> [Instructions for the task]:
Copy every line of the records below where the word "part" occurs.

> [Input records]:
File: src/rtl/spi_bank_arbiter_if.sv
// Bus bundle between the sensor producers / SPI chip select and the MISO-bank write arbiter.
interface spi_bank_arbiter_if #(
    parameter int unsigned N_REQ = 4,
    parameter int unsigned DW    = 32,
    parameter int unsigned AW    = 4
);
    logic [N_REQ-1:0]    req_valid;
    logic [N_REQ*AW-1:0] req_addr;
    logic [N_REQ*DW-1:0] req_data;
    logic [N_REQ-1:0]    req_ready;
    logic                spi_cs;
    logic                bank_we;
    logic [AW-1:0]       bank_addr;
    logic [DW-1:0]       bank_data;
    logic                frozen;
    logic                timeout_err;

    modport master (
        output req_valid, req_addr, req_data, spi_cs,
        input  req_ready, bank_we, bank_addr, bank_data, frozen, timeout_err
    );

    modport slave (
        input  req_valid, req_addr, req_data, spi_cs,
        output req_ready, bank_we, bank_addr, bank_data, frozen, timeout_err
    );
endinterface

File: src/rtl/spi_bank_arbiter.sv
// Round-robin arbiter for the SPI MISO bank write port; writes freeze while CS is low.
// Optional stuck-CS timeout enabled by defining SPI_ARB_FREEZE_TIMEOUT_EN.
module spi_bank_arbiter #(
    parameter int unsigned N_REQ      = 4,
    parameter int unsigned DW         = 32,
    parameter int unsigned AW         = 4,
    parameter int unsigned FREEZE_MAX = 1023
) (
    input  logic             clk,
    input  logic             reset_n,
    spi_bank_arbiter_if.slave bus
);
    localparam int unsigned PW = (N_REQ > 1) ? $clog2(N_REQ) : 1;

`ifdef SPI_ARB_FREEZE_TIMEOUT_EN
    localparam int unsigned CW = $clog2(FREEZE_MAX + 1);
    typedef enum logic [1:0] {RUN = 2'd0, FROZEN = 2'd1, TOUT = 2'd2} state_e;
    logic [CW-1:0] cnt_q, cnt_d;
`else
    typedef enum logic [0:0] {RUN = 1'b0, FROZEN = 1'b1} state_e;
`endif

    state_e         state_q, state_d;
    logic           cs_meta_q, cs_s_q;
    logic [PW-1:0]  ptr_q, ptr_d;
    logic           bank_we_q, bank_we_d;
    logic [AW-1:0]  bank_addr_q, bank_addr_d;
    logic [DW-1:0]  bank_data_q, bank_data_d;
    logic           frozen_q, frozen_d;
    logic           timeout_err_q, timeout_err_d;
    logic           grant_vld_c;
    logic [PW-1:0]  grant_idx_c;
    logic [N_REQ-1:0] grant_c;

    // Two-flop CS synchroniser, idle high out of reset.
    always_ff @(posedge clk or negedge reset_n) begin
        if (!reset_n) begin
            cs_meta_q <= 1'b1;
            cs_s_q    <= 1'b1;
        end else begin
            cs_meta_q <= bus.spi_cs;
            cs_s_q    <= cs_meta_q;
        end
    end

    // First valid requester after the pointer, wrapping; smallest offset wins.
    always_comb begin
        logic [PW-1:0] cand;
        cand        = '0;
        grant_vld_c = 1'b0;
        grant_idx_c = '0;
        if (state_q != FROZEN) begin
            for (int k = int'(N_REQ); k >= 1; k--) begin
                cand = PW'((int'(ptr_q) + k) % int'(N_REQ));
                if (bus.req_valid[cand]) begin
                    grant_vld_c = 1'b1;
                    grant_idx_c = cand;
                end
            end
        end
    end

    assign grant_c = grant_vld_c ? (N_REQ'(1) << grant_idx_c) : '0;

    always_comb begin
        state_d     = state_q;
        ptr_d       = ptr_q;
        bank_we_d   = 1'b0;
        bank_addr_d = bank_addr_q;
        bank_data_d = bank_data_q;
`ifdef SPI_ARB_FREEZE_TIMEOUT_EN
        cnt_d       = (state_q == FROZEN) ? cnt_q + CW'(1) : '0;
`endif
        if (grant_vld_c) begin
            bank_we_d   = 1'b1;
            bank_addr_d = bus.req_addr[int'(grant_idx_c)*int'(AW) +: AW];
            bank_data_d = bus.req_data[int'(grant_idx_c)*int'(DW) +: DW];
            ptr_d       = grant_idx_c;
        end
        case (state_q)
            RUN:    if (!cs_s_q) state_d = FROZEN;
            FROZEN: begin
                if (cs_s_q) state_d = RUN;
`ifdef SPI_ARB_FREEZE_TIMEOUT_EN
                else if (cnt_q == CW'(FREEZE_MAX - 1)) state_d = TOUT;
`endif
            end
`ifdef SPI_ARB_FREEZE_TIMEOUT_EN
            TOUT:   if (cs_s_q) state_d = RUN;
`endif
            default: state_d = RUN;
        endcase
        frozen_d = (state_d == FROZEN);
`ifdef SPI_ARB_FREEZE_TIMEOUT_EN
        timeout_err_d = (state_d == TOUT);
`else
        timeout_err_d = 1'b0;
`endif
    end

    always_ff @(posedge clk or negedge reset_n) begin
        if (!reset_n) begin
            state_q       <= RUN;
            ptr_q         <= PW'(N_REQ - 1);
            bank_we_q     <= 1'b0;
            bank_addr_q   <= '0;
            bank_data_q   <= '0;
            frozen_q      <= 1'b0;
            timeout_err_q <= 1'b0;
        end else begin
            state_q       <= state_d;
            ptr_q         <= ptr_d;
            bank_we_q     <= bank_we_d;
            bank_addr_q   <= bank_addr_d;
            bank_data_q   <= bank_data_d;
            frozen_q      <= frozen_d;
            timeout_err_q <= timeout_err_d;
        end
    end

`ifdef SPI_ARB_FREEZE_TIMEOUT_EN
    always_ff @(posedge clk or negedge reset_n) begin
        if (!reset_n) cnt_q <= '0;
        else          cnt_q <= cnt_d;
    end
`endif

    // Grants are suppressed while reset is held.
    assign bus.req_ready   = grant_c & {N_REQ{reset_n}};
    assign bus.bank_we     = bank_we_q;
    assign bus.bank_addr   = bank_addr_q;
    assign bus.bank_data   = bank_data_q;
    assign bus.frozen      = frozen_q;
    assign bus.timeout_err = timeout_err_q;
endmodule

==

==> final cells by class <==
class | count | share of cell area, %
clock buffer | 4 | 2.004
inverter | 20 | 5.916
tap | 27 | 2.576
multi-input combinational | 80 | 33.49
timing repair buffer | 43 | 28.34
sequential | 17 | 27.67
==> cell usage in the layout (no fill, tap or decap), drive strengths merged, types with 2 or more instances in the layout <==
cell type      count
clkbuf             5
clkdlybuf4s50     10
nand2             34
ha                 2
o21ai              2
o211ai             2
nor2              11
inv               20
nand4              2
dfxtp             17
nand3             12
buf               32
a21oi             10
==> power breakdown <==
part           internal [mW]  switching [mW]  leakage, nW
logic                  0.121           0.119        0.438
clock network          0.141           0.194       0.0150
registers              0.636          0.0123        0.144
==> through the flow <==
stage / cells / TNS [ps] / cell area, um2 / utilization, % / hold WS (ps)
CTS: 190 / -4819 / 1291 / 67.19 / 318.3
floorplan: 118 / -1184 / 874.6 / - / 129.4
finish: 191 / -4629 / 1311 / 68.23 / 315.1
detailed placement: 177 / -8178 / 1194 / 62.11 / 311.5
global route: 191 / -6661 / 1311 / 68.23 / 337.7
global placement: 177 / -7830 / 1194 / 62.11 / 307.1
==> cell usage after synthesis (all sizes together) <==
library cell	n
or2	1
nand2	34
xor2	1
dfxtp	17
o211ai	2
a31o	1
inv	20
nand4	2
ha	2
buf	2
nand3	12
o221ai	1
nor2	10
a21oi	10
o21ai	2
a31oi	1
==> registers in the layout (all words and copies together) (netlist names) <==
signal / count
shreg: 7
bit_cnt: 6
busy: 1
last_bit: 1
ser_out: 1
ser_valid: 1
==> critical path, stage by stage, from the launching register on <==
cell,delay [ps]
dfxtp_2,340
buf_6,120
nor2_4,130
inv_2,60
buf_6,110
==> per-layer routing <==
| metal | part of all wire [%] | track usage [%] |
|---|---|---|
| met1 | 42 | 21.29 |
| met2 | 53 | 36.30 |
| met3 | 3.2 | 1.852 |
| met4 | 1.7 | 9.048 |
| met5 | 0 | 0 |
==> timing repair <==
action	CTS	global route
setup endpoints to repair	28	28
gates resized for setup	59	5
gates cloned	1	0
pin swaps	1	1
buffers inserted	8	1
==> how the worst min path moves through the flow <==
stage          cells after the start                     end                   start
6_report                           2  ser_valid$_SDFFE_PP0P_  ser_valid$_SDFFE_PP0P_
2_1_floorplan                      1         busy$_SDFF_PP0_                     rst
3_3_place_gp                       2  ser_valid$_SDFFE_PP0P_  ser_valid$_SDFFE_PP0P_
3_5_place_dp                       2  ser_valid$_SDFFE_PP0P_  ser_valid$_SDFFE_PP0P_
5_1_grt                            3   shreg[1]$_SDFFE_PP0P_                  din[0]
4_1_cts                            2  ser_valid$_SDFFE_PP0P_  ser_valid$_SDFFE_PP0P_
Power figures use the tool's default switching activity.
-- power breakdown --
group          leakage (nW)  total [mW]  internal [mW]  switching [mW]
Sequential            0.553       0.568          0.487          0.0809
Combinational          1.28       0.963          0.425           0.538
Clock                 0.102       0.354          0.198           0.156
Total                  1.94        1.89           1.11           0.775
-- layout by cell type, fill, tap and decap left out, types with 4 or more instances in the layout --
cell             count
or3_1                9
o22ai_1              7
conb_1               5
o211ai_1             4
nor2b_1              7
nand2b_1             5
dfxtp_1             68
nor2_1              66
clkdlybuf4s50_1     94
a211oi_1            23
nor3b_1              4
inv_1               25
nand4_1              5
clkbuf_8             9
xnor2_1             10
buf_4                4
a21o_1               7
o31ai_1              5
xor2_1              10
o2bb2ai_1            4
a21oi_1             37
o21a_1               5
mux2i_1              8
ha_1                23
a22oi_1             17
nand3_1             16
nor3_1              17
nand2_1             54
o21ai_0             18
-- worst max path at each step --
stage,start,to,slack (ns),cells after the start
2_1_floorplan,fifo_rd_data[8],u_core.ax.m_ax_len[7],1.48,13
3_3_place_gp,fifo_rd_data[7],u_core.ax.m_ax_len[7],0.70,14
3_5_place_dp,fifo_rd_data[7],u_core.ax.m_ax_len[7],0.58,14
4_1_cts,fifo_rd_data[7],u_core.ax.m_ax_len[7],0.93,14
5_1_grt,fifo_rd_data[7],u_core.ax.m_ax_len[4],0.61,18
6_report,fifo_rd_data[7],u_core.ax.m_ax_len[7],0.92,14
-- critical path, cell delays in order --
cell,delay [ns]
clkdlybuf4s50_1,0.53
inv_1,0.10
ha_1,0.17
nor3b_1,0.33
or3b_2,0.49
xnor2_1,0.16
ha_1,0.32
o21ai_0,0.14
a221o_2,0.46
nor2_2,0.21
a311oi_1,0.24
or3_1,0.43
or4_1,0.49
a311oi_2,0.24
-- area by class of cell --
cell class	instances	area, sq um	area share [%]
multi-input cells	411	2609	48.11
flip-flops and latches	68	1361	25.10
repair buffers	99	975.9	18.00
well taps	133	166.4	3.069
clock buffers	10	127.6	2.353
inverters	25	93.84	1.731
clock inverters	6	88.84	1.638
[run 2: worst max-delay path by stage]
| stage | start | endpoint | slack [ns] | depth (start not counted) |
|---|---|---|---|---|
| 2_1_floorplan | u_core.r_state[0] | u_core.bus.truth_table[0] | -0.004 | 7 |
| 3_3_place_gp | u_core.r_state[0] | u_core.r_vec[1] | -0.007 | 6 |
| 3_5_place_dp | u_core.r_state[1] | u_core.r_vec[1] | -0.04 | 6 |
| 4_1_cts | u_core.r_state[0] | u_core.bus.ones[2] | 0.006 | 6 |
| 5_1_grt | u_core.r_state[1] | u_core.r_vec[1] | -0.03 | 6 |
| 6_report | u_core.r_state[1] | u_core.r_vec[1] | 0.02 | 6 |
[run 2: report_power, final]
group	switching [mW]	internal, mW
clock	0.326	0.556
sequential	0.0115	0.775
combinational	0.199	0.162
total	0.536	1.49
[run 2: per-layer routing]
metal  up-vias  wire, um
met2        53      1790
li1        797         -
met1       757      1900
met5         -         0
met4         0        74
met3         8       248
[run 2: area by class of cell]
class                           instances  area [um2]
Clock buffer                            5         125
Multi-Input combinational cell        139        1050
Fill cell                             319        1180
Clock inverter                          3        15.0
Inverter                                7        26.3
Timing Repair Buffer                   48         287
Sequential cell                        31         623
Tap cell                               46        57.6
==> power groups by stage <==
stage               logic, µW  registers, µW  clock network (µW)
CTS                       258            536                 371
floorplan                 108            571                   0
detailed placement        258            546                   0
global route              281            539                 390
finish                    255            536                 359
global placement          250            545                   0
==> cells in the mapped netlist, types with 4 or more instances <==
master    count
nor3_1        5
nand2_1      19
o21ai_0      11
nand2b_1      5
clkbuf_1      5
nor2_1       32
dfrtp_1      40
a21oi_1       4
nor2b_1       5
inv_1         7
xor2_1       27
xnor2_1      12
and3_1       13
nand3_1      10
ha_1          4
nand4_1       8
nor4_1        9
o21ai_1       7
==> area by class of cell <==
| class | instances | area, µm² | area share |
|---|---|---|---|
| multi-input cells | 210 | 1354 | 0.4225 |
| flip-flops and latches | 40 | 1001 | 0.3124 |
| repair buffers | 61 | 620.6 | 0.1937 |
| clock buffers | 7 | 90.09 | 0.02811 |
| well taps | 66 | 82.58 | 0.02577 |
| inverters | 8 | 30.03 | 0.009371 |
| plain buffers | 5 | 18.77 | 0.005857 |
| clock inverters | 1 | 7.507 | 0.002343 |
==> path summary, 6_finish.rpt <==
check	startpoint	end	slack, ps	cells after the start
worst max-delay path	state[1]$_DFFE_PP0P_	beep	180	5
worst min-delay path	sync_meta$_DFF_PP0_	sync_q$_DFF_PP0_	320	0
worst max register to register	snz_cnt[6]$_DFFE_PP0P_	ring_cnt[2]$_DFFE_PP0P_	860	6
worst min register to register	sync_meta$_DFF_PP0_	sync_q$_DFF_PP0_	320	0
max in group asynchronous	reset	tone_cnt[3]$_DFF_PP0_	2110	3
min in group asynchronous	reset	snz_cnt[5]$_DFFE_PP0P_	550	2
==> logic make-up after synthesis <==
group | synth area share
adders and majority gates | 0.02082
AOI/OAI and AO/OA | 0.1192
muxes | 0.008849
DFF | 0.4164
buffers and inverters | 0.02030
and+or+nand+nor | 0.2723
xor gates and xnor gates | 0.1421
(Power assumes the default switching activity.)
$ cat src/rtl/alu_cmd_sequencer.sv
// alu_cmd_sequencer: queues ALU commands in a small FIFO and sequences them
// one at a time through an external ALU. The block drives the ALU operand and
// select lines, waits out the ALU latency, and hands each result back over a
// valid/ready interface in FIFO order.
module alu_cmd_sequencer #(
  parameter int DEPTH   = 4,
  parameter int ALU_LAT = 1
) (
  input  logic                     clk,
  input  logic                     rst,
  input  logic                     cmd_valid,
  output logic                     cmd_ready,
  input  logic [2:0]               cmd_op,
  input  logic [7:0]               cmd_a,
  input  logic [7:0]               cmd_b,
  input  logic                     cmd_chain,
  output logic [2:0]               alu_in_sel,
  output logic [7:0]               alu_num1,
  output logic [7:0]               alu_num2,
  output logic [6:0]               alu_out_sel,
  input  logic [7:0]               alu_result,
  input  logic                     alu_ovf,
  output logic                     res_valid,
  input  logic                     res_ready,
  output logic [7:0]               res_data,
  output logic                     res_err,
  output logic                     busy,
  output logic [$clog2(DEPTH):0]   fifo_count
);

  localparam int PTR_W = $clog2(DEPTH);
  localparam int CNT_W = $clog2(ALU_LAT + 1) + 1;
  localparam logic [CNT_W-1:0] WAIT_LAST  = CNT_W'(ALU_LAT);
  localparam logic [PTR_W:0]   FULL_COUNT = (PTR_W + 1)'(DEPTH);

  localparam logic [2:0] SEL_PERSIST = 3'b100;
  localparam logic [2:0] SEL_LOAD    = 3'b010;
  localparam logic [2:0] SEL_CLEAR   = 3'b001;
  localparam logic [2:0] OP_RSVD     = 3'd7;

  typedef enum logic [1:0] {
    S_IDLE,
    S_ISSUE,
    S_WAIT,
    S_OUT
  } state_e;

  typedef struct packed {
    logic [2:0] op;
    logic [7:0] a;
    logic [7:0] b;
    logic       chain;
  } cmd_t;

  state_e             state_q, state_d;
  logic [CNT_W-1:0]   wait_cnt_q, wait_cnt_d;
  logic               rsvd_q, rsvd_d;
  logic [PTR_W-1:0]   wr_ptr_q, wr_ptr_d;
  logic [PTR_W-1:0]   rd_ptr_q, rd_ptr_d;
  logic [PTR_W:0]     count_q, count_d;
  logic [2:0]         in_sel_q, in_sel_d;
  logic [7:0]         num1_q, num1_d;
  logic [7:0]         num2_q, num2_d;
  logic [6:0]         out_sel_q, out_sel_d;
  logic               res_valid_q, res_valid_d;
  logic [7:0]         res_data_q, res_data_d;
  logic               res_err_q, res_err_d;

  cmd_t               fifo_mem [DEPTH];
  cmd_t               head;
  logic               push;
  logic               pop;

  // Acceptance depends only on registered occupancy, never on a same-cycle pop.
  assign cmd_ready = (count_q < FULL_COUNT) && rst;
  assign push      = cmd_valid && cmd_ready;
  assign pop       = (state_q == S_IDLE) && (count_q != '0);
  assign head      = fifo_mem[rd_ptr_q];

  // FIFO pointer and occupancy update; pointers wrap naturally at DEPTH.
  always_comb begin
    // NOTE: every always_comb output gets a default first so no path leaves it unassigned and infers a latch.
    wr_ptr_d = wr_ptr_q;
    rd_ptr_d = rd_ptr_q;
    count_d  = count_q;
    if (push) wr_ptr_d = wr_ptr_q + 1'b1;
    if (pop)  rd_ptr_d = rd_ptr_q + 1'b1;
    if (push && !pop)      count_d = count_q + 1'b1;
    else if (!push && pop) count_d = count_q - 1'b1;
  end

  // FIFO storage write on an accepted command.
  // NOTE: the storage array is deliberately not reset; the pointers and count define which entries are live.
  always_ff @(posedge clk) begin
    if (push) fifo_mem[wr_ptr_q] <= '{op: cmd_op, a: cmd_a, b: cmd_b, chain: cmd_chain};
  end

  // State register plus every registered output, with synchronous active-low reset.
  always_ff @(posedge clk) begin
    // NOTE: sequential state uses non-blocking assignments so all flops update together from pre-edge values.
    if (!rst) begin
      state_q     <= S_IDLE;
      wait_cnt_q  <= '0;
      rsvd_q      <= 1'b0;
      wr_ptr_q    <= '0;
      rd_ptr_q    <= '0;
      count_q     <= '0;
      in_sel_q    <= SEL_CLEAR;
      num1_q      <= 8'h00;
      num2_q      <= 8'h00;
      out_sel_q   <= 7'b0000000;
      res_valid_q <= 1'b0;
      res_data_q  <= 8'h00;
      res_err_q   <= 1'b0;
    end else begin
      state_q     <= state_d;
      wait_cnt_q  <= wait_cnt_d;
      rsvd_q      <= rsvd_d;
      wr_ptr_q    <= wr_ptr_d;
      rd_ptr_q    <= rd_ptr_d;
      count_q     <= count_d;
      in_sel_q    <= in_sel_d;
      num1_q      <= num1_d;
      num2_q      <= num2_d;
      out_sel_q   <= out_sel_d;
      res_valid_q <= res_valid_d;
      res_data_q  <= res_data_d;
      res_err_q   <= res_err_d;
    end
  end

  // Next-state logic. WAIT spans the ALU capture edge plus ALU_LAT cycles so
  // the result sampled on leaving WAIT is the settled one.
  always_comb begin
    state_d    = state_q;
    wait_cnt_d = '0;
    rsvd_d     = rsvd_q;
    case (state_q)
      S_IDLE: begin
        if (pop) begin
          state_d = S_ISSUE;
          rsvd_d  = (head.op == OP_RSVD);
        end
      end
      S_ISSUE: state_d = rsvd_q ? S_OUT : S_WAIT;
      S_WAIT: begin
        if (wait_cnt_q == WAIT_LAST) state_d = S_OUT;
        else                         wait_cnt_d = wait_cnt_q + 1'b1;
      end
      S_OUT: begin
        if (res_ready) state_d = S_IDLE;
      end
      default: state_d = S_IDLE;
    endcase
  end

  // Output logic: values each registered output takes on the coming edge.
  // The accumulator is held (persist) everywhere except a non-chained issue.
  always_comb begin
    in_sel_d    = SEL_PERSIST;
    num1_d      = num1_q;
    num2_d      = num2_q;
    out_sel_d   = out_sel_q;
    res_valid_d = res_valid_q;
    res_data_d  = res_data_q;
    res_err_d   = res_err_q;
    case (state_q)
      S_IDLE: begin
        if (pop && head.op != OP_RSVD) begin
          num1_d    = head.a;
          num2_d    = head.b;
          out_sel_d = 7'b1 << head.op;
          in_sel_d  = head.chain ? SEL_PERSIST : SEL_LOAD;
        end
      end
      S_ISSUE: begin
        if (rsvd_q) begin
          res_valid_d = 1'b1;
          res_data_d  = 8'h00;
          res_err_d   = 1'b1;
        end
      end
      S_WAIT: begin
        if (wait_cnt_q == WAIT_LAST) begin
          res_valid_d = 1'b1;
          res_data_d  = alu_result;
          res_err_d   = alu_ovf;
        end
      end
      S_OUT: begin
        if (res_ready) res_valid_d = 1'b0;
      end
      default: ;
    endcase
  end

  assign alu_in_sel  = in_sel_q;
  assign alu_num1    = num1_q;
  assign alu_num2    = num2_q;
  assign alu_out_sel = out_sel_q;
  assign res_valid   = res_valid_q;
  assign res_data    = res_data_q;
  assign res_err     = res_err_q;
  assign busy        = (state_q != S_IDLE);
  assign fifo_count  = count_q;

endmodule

> [Reply]:
part           internal [mW]  switching [mW]  leakage, nW
| metal | part of all wire [%] | track usage [%] |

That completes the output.